Issue (i): Whether Chapter III-B of the Reserve Bank of India Act, 1934 barred creditors from presenting a winding-up petition under the Companies Act, 1956 despite the special machinery under sections 45-QA and 45-MC.
Analysis: Chapter III-B was held to operate in a different field from the Companies Act provisions governing winding up. Section 45-MC conferred a specific power on the Reserve Bank of India to seek winding up on stated grounds, but it did not create any exclusive bar against a creditor's statutory right under section 439 to present a petition where the company was unable to pay its debts. The non obstante clause in section 45-Q was read as overriding only inconsistent provisions, and no inconsistency was found between the RBI Act and the Companies Act on the creditor's right to seek winding up.
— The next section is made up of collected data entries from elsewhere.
==> inputs of 02-14 <==
==> flow/design.v <==
module matvec_mul #(
    parameter R=8, C=8, W_X=8, W_K=8,
    localparam DEPTH = $clog2(C),
               W_M = W_X + W_K,
               W_Y = W_M + DEPTH
  )(  
    input  logic clk, cen,
    input  logic signed [R-1:0][C-1:0][W_K-1:0] k,
    input  logic signed        [C-1:0][W_X-1:0] x, 
    output logic signed        [R-1:0][W_Y-1:0] y
  );
  localparam C_PAD = 2**$clog2(C);
  logic signed [W_Y-1:0] tree [R][DEPTH+1][C_PAD];  
  logic signed [C_PAD-1:0][W_X-1:0] x_pad;
  logic signed [R-1:0][C_PAD-1:0][W_K-1:0] k_pad;      
  always_comb begin
    x_pad = '0;
    k_pad = '0;
    for (int i = 0; i < C; i++) begin
      x_pad[i] = x[i];
    end
    for (int i = 0; i < R; i++) begin
      for (int j = 0; j < C; j++) begin
        k_pad[i][j] = k[i][j];
      end
    end
  end
  genvar r, c, d, a;
  for (r=0; r<R; r=r+1) begin
    for (c=0; c<C_PAD; c=c+1)
      always_ff @(posedge clk)   
        if (cen) tree[r][0][c] <= $signed(k_pad[r][c]) * $signed(x_pad[c]);
    for (d=0; d<DEPTH; d=d+1)
      for (a=0; a<C_PAD/2**(d+1); a=a+1)
        always_ff @(posedge clk)   
          if (cen) tree[r][d+1][a] <= tree[r][d][2*a] + tree[r][d][2*a+1];
    assign y[r] = tree[r][DEPTH][0];
  end
endmodule
module axis_matvec_mul #(
    parameter R=8, C=8, W_X=4, W_K=3,
    localparam W_Y = W_X + W_K + $clog2(C)
)(
    input  logic clk, rstn,
    output logic s_axis_kx_tready,
    input  logic s_axis_kx_tvalid,
    input  logic [R*C*W_K + C*W_X -1:0] s_axis_kx_tdata,
    input  logic m_axis_y_tready,
    output logic m_axis_y_tvalid,
    output logic [R*W_Y-1:0] m_axis_y_tdata
);
    typedef enum logic [2:0] {
        IDLE,
        LOAD_DATA,
        COMPUTING,
        RESULT_READY
    } state_t;
    state_t state, next_state;
    logic [R-1:0][C-1:0][W_K-1:0] k_reg;
    logic [C-1:0][W_X-1:0] x_reg;
    logic [R*W_Y-1:0] y_reg;
    logic computing;
    logic [$clog2(C+2)-1:0] compute_counter;
    always_ff @(posedge clk or negedge rstn) begin
        if (!rstn) begin
            state <= IDLE;
        end else begin
            state <= next_state;
        end
    end
    matvec_mul #(
        .R(R), .C(C), .W_X(W_X), .W_K(W_K)
    ) MATVEC (
        .clk(clk),
        .cen(computing),
        .k(k_reg),
        .x(x_reg),
        .y(y_reg)
    );
    always_comb begin
        next_state = state;
        case (state)
            IDLE: 
                if (s_axis_kx_tvalid && s_axis_kx_tready)
                    next_state = LOAD_DATA;
            LOAD_DATA:
                next_state = COMPUTING;
            COMPUTING: 
                if (compute_counter == C+1)
                    next_state = RESULT_READY;
            RESULT_READY:
                if (m_axis_y_tready)
                    next_state = IDLE;
        endcase
    end
    always_ff @(posedge clk or negedge rstn) begin
        if (!rstn) begin
            k_reg <= '0;
            x_reg <= '0;
            computing <= 1'b0;
            compute_counter <= '0;
            m_axis_y_tvalid <= 1'b0;
            m_axis_y_tdata <= '0;
        end else begin
            case (state)
                IDLE: begin
                    compute_counter <= '0;
                    computing <= 1'b0;
                    if (s_axis_kx_tvalid && s_axis_kx_tready) begin
                        for (int r = 0; r < R; r++) begin
                            for (int c = 0; c < C; c++) begin
                                k_reg[r][c] <= s_axis_kx_tdata[(r*C + c)*W_K +: W_K];
                            end
                        end
                        for (int c = 0; c < C; c++) begin
                            x_reg[c] <= s_axis_kx_tdata[R*C*W_K + c*W_X +: W_X];
                        end
                    end
                end
                LOAD_DATA: begin
                    computing <= 1'b1;
                end
                COMPUTING: begin
                    compute_counter <= compute_counter + 1;
                    if (compute_counter == C+1) begin
                        m_axis_y_tdata <= y_reg;
                        m_axis_y_tvalid <= 1'b1;
                        computing <= 1'b0;
                    end
                end
                RESULT_READY: begin
                    if (m_axis_y_tready) begin
                        m_axis_y_tvalid <= 1'b0;
                    end
                end
            endcase
        end
    end
    assign s_axis_kx_tready = (state == IDLE);
endmodule
==> flow/run.sh <==
#!/bin/bash
# the make line also repeats each setting of config.mk as NAME=value (left out here)
make -C /OpenROAD-flow-scripts/flow DESIGN_CONFIG=/design/flow/config.mk WORK_HOME=/design/flow/orfs CLKGATE_MAP_FILE= finish
==> flow/config.mk <==
export PLATFORM = sky130hd
export DESIGN_NAME = axis_matvec_mul
export DESIGN_NICKNAME = axis_matvec_mul
export VERILOG_FILES = /design/flow/design.v
export SDC_FILE = /design/flow/constraint.sdc
export NUM_CORES = 4
export LEC_CHECK = 0
export CAP_MARGIN = 5
export CORE_MARGIN = 2
export CORE_UTILIZATION = 72
export CTS_CLUSTER_SIZE = 41
export PLACE_DENSITY = 0.64
export SETUP_SLACK_MARGIN = 0.72
export SLEW_MARGIN = 20
==> flow/constraint.sdc <==
create_clock -name core_clock -period 2.81 [get_ports {clk}]
set_input_delay 0.5620 -clock core_clock [delete_from_list [all_inputs] [get_ports {clk}]]
set_output_delay 0.5620 -clock core_clock [all_outputs]
set_load 0.01 [all_outputs]
==> 11-09 (differences from 02-14) <==
==> flow/config.mk (replaced) <==
export PLATFORM = sky130hd
export DESIGN_NAME = axis_matvec_mul
export DESIGN_NICKNAME = axis_matvec_mul
export VERILOG_FILES = /design/flow/design.v
export SDC_FILE = /design/flow/constraint.sdc
export NUM_CORES = 4
export LEC_CHECK = 0
export CAP_MARGIN = 20
export CORE_MARGIN = 2
export CORE_UTILIZATION = 58
export SETUP_SLACK_MARGIN = 0.97
export SLEW_MARGIN = 20
==> flow/constraint.sdc (replaced) <==
create_clock -name core_clock -period 5.28 [get_ports {clk}]
set_input_delay 1.0560 -clock core_clock [delete_from_list [all_inputs] [get_ports {clk}]]
set_output_delay 1.0560 -clock core_clock [all_outputs]
set_load 0.01 [all_outputs]
==> 12-06 (differences from 02-14) <==
==> flow/config.mk (replaced) <==
export PLATFORM = sky130hd
export DESIGN_NAME = axis_matvec_mul
export DESIGN_NICKNAME = axis_matvec_mul
export VERILOG_FILES = /design/flow/design.v
export SDC_FILE = /design/flow/constraint.sdc
export NUM_CORES = 4
export LEC_CHECK = 0
export CAP_MARGIN = 20
export CORE_MARGIN = 2
export CORE_UTILIZATION = 62
export SETUP_SLACK_MARGIN = 0.44
export SLEW_MARGIN = 20
==> flow/constraint.sdc (replaced) <==
create_clock -name core_clock -period 2.75 [get_ports {clk}]
set_input_delay 0.5500 -clock core_clock [delete_from_list [all_inputs] [get_ports {clk}]]
set_output_delay 0.5500 -clock core_clock [all_outputs]
set_load 0.01 [all_outputs]
==> results <==
Between 12-06 and 02-14, the lower via count is in 12-06 (gap 4.0%, measured against 02-14). In area after synthesis, 11-09 and 12-06 do not differ. The lowest worst hold slack belongs to 12-06, the highest to 02-14.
Conclusion: The winding-up petition by creditors was maintainable and the objection based on Chapter III-B failed.
Issue (ii): Whether pendency or approval of a repayment scheme before the Company Law Board prevented winding up for inability to pay debts.
Analysis: The repayment scheme under section 45-QA did not extinguish the independent remedy of winding up under section 433(e). The decisive consideration was whether the company had actually honoured the scheme and made repayment. The record showed prolonged non-payment, absence of effective steps, and no bona fide implementation of the approved scheme. The Court treated the company's conduct as demonstrating inability to pay its debts, and held that section 443(2) did not apply where the petition was founded on section 433(e) and not merely on the "just and equitable" ground.
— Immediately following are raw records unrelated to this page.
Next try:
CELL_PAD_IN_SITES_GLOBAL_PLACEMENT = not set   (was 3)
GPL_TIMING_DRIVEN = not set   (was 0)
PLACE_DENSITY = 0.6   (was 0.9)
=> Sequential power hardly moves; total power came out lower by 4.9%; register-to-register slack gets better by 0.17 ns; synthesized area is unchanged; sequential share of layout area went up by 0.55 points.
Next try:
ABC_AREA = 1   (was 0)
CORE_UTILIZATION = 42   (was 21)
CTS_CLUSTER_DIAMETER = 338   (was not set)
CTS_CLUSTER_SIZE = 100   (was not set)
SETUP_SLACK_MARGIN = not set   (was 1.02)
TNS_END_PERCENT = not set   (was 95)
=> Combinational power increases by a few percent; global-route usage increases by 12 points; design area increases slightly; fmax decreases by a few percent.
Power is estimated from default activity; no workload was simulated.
== run H ==
==> flow/design.v (excerpt) <==
module RegFile(  
   input clk,
   input reset,
   input [3:0] A1,
   input [3:0] A2,
   input [3:0] A3,    
   input [31:0] WD3,  
   input RegWrite,    
   input [31:0] PCPlus8,    
   output [31:0] RD1,    
   output [31:0] RD2    
   );
Size in the first run: about 510 flip-flops, roughly 140 I/O pins.
Settings: LEC_CHECK=0, ABC_AREA=0, CAP_MARGIN=5, CORE_MARGIN=2, CORE_UTILIZATION=72, CTS_CLUSTER_DIAMETER=317, CTS_CLUSTER_SIZE=34, GPL_ROUTABILITY_DRIVEN=0, HOLD_SLACK_MARGIN=-0.09, MAX_ROUTING_LAYER=met4, SETUP_SLACK_MARGIN=0.7, SLEW_MARGIN=20; clock period 3.12 ns.
run.sh (not shown) runs the stock make flow with config.mk's settings and CLKGATE_MAP_FILE=.
Flow for run H halted at global routing, error code GRT-0232.
The following lists how run K was set up differently from run H:
- CORE_UTILIZATION changed from 72 to 58
- HOLD_SLACK_MARGIN removed (was -0.09)
- CAP_MARGIN changed from 5 to 20
- GPL_ROUTABILITY_DRIVEN removed (was 0)
- CTS_CLUSTER_DIAMETER removed (was 317)
- SETUP_SLACK_MARGIN removed (was 0.7)
- MAX_ROUTING_LAYER removed (was met4)
- CTS_CLUSTER_SIZE removed (was 34)
- ABC_AREA removed (was 0)
- the clock period (ns, I/O delays scaled along) changed from 3.12 to 5.61
## What came out
Looking at the reports, run K completed the entire flow and the layout it produced met the timing, DRC and antenna checks. Taking run H as the reference, in run K die area rose by about 24%, total cell area at the placement stage fell by 7.4%. Re total number of placement rows: run H and run K aren't equal, and the lower value belongs to run H.


RegFile again, from the RTL that the note above started with.
==> flow/design.v (excerpt) <==
module RegFile(  
   input clk,
   input reset,
   input [3:0] A1,
   input [3:0] A2,
   input [3:0] A3,    
   input [31:0] WD3,  
   input RegWrite,    
   input [31:0] PCPlus8,    
   output [31:0] RD1,    
   output [31:0] RD2    
   );
export LEC_CHECK = 0
export ABC_AREA = 1
export CAP_MARGIN = 20
export CELL_PAD_IN_SITES_GLOBAL_PLACEMENT = 2
export CORE_ASPECT_RATIO = 1.42
export CORE_MARGIN = 5
export CORE_UTILIZATION = 50
export CTS_CLUSTER_DIAMETER = 99
export CTS_CLUSTER_SIZE = 80
export GPL_ROUTABILITY_DRIVEN = 1
export GPL_TIMING_DRIVEN = 0
export HOLD_SLACK_MARGIN = 0.18
export MAX_ROUTING_LAYER = met4
export MIN_ROUTING_LAYER = met1
export PLACE_DENSITY_LB_ADDON = 0.13
export SLEW_MARGIN = 15
create_clock -name core_clock -period 3.65 [get_ports {clk}]
The starting point died in global placement without I/O (3_1_place_gp_skip_io) with FLW-0024.
## build 21
==> flow/design.v <==
module multiplier #(parameter width_p="inv")
  ( input      [width_p-1:0] a_i
  , input      [width_p-1:0] b_i
  , output [(2*width_p)-1:0] c_o
  );
  assign c_o = a_i * b_i;
endmodule
module chip_top
  ( input          clk_i
  , input          reset_i
  , input          v_i
  , input  [31:0]  a_i
  , input  [31:0]  b_i
  , output         v_o
  , output [63:0]  c_o
  );
  reg        v_r, v_o_r;
  reg [31:0] a_r, b_r;
  reg [63:0] c_r;
  wire [63:0] c_n;
  multiplier #(.width_p(32)) MULT
    (.a_i(a_r)
    ,.b_i(b_r)
    ,.c_o(c_n)
    );
  always @(posedge clk_i) begin
    if (reset_i) begin
      v_r   <= 1'b0;
      v_o_r <= 1'b0;
    end else begin
      v_r   <= v_i;
      v_o_r <= v_r;
    end
    a_r <= a_i;
    b_r <= b_i;
    c_r <= c_n;
  end
  assign v_o = v_o_r;
  assign c_o = c_r;
endmodule
Settings: LEC_CHECK=0, CAP_MARGIN=10, CELL_PAD_IN_SITES_DETAIL_PLACEMENT=1, CORE_MARGIN=9, CORE_UTILIZATION=64, CTS_CLUSTER_DIAMETER=233, CTS_CLUSTER_SIZE=71, GPL_TIMING_DRIVEN=0, HOLD_SLACK_MARGIN=0.29, MIN_ROUTING_LAYER=met2, SLEW_MARGIN=20, TNS_END_PERCENT=65; clock period 7.5 ns.
run.sh (not shown) runs the stock make flow with config.mk's settings and CLKGATE_MAP_FILE=.
Tool error DPL-0033 stopped build 21 during 4_1_cts; no final results.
Conclusion: The approved scheme did not bar winding up, and the company was liable to be wound up for inability to pay its debts.
Issue (iii): Whether alleged defects in the statutory notice and company-petition procedure defeated maintainability.
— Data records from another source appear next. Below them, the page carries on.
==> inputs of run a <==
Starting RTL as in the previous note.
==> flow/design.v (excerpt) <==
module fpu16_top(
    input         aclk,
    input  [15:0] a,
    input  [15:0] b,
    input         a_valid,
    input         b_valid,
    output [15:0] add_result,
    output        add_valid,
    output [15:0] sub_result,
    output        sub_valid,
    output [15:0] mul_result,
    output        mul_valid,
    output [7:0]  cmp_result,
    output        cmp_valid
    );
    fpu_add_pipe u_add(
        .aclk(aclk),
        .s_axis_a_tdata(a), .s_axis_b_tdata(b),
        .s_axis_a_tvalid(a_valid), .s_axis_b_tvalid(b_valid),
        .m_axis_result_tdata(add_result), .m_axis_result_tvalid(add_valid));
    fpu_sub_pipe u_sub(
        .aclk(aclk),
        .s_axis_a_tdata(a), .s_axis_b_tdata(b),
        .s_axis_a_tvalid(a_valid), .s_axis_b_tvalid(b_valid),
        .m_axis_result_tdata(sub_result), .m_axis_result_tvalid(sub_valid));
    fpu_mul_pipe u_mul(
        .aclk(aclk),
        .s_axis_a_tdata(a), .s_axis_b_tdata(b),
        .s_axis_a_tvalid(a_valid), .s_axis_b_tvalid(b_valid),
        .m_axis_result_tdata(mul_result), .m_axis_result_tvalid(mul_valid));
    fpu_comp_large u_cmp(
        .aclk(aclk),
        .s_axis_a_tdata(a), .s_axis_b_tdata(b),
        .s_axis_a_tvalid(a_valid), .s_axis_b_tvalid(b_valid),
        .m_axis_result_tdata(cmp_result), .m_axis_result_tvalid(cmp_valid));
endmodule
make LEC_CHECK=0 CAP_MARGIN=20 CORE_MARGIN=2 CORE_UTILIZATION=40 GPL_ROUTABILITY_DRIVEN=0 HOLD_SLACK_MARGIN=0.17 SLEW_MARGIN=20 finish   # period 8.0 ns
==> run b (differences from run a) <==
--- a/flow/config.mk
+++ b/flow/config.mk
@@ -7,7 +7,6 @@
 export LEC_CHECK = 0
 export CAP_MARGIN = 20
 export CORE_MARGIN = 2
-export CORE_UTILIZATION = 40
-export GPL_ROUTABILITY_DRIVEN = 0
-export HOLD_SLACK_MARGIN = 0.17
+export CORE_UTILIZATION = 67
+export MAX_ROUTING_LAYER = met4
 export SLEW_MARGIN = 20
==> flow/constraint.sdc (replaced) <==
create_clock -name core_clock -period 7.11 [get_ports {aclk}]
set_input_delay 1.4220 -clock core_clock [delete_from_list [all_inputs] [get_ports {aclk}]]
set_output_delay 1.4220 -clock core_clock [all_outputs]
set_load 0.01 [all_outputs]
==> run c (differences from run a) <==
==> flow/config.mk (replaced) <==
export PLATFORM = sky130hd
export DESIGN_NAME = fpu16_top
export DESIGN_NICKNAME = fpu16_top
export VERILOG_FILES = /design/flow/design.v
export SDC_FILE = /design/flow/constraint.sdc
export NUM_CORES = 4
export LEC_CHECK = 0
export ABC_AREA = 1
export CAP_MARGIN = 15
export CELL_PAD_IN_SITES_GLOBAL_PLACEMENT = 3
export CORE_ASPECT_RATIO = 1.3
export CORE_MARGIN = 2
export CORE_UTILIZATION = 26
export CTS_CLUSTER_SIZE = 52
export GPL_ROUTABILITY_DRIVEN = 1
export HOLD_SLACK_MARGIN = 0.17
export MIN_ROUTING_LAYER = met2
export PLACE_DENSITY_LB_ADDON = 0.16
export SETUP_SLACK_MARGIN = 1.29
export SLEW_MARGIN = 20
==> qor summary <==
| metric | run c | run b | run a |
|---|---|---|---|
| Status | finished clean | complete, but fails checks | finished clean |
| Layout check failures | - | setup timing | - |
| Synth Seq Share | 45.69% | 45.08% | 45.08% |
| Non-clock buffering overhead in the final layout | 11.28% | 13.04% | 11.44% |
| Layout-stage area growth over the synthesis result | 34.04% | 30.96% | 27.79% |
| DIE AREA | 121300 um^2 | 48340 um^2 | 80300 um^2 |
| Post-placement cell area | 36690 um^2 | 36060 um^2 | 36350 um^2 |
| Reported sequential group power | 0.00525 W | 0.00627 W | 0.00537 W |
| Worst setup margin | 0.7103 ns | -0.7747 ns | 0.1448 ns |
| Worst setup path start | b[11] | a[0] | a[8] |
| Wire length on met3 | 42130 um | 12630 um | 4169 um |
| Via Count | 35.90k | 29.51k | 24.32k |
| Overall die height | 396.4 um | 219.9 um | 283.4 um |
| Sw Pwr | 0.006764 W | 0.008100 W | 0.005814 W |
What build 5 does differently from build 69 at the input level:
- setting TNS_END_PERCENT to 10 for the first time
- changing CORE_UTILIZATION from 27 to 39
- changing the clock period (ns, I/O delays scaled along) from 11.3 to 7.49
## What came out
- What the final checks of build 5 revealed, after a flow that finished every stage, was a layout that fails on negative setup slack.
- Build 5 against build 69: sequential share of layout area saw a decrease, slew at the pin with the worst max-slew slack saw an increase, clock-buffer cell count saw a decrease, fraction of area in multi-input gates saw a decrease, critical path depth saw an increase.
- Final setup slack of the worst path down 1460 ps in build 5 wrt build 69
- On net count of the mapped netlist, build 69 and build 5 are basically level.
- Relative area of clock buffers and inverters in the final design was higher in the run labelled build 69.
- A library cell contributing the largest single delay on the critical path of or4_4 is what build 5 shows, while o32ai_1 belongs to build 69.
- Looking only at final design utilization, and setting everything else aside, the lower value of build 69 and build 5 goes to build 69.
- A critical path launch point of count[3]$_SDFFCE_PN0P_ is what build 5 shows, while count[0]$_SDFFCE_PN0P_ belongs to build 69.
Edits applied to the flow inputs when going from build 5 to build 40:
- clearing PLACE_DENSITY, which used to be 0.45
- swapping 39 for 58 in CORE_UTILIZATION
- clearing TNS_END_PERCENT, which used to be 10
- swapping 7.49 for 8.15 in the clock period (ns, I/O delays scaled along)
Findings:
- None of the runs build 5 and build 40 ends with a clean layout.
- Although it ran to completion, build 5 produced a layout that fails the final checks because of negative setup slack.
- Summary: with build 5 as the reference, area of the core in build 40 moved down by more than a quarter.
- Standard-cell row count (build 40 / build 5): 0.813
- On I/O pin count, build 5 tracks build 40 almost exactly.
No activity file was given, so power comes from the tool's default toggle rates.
==> try-willow: inputs <==
Design div_avalon, start of the top module:
module div_avalon
	#(
		parameter W     = 32,
				  CBIT  = 6		 
	 )
	(
		input wire clk, reset,
		input wire [2:0] div_address,
		input wire div_chipselect,
		input wire div_write,
		input wire [W-1:0] div_writedata,
		output wire [W-1:0] div_readdata,
		output wire div_irq,
		output wire div_rdy
	);
Settings: LEC_CHECK=0, ABC_AREA=1, CAP_MARGIN=20, CORE_MARGIN=2, CORE_UTILIZATION=72, CTS_CLUSTER_DIAMETER=400, CTS_CLUSTER_SIZE=99, PLACE_DENSITY=0.36, SLEW_MARGIN=20; clock period 2.51 ns.
run.sh (not shown) runs the stock make flow with config.mk's settings and CLKGATE_MAP_FILE=.
==> inputs of try-zinc, as changes to try-willow <==
==> flow/config.mk (replaced) <==
export PLATFORM = sky130hd
export DESIGN_NAME = div_avalon
export DESIGN_NICKNAME = div_avalon
export VERILOG_FILES = /design/flow/design.v
export SDC_FILE = /design/flow/constraint.sdc
export NUM_CORES = 4
export LEC_CHECK = 0
export CAP_MARGIN = 20
export CORE_MARGIN = 2
export CORE_UTILIZATION = 40
export SLEW_MARGIN = 20
==> flow/constraint.sdc (replaced) <==
create_clock -name core_clock -period 5.0 [get_ports {clk}]
set_input_delay 1.0000 -clock core_clock [delete_from_list [all_inputs] [get_ports {clk}]]
set_output_delay 1.0000 -clock core_clock [all_outputs]
set_load 0.01 [all_outputs]
==> inputs of try-umber, as changes to try-willow <==
==> flow/config.mk (replaced) <==
export PLATFORM = sky130hd
export DESIGN_NAME = div_avalon
export DESIGN_NICKNAME = div_avalon
export VERILOG_FILES = /design/flow/design.v
export SDC_FILE = /design/flow/constraint.sdc
export NUM_CORES = 4
export LEC_CHECK = 0
export CAP_MARGIN = 20
export CORE_MARGIN = 2
export CORE_UTILIZATION = 40
export SLEW_MARGIN = 20
==> flow/constraint.sdc (replaced) <==
create_clock -name core_clock -period 4.13 [get_ports {clk}]
set_input_delay 0.8260 -clock core_clock [delete_from_list [all_inputs] [get_ports {clk}]]
set_output_delay 0.8260 -clock core_clock [all_outputs]
set_load 0.01 [all_outputs]
==> inputs of try-indigo, as changes to try-willow <==
==> flow/config.mk (replaced) <==
export PLATFORM = sky130hd
export DESIGN_NAME = div_avalon
export DESIGN_NICKNAME = div_avalon
export VERILOG_FILES = /design/flow/design.v
export SDC_FILE = /design/flow/constraint.sdc
export NUM_CORES = 4
export LEC_CHECK = 0
export CAP_MARGIN = 20
export CORE_MARGIN = 2
export CORE_UTILIZATION = 64
export SLEW_MARGIN = 20
==> flow/constraint.sdc (replaced) <==
create_clock -name core_clock -period 3.37 [get_ports {clk}]
set_input_delay 0.6740 -clock core_clock [delete_from_list [all_inputs] [get_ports {clk}]]
set_output_delay 0.6740 -clock core_clock [all_outputs]
set_load 0.01 [all_outputs]
==> comparison table <==
item                                                                                    try-zinc                        try-umber            try-willow                       try-indigo
Outcome                                                                  complete, no violations          complete, no violations       failed layout checks             failed layout checks
Layout check failures                                                                          -                                -          setup timing                     setup timing
Fraction of the mapped netlist area in compound gates                                      18.1%                            18.1%                 13.1%                            18.1%
# Taps                                                                                       319                              319                   180                              184
First-pass GRT wire length                                                             37,700 µm                        37,900 µm             57,200 µm                        41,800 µm
Endpoint of the most critical setup path                                        div_readdata[12]                 div_readdata[17]         d1.rh_reg[10]                 div_readdata[29]
Slew at the pin with the worst max-slew slack                                           0.972 ns                         0.979 ns              0.735 ns                         0.946 ns
Net count of the finished layout                                                           1,039                            1,045                 1,654                            1,076
Mux share                                                                                  16.7%                            16.7%                0.108%                            16.7%
Share of total power in combinational logic                                                48.4%                            49.9%                 65.9%                            51.3%
Fin Setup TNS                                                                               0 ns                             0 ns              -5.03 ns                      -0.00375 ns
Synth Net Count                                                                              983                              983                 1,566                              983
Post-route fraction of the period consumed by the critical path                            81.8%                            86.6%                  111%                             100%
Setup violations, final                                                                        0                                0                    39                                1
Clk Latency, worst-skew pair                                                             0.43 ns                          0.42 ns               0.47 ns                          0.44 ns
Placed Area                                                                           10,500 µm²                       10,600 µm²            11,600 µm²                       10,700 µm²
Number of filler instances in the final layout                                             2,213                            2,174                   536                              949
Top-area cell type share of the netlist area                                               45.0%                            45.0%                 40.8%                            45.0%
Setup CP Type                                                    primary input to primary output  primary input to primary output  register to register  primary input to primary output
Avg Synthesized Cell Area                                                               10.4 µm²                         10.4 µm²              6.99 µm²                         10.4 µm²
Synthesis-to-layout area growth                                                            17.6%                            17.7%                 22.7%                            19.1%
Via density per instance                                                                    5.48                             5.44                  7.22                             6.41
Flop share of the area                                                                     38.5%                            38.5%                 33.4%                            38.0%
Analysis: The notice under section 434 was found substantially sufficient, and in any event it was not a condition precedent for maintaining a petition under section 433. The objections regarding the notice being addressed to the Managing Director, the mode of service, the affidavit describing the petition as a writ petition, and non-framing of issues were treated as technical or irregular defects that did not go to the root of the matter. The Court held that the evidence otherwise established debt, default, and inability to pay.
Conclusion: The procedural objections did not invalidate the winding-up order.
Issue (iv): Whether the assets of an associated company could be proceeded against and auctioned in aid of winding up by lifting the corporate veil.
Analysis: The Court found that the funds collected from depositors had been routed into sister concerns through loan arrangements that were largely formal and sham in character, and that the associated companies were under common control. In these circumstances, the doctrine of lifting the corporate veil was applied to ascertain the real entity behind the transactions and to prevent misuse of separate corporate personality. The inclusion of the managing director of the associated company in the petition and the hypothecation of assets in favour of the lending company were also relied upon to justify proceeding against those assets.
Conclusion: The associated company's assets could be proceeded against and the objection to auction failed.
Final Conclusion: The appeals were found to be without merit because the company had collected public deposits, failed to repay them, and had no bona fide basis to resist winding up or the consequential action against connected assets.
Ratio Decidendi: Where a company receiving public deposits persistently fails to repay, a creditor's winding-up petition under section 433(e) remains maintainable notwithstanding a separate statutory scheme under the RBI Act, and the corporate veil may be pierced to prevent diversion of depositors' funds through controlled sister concerns.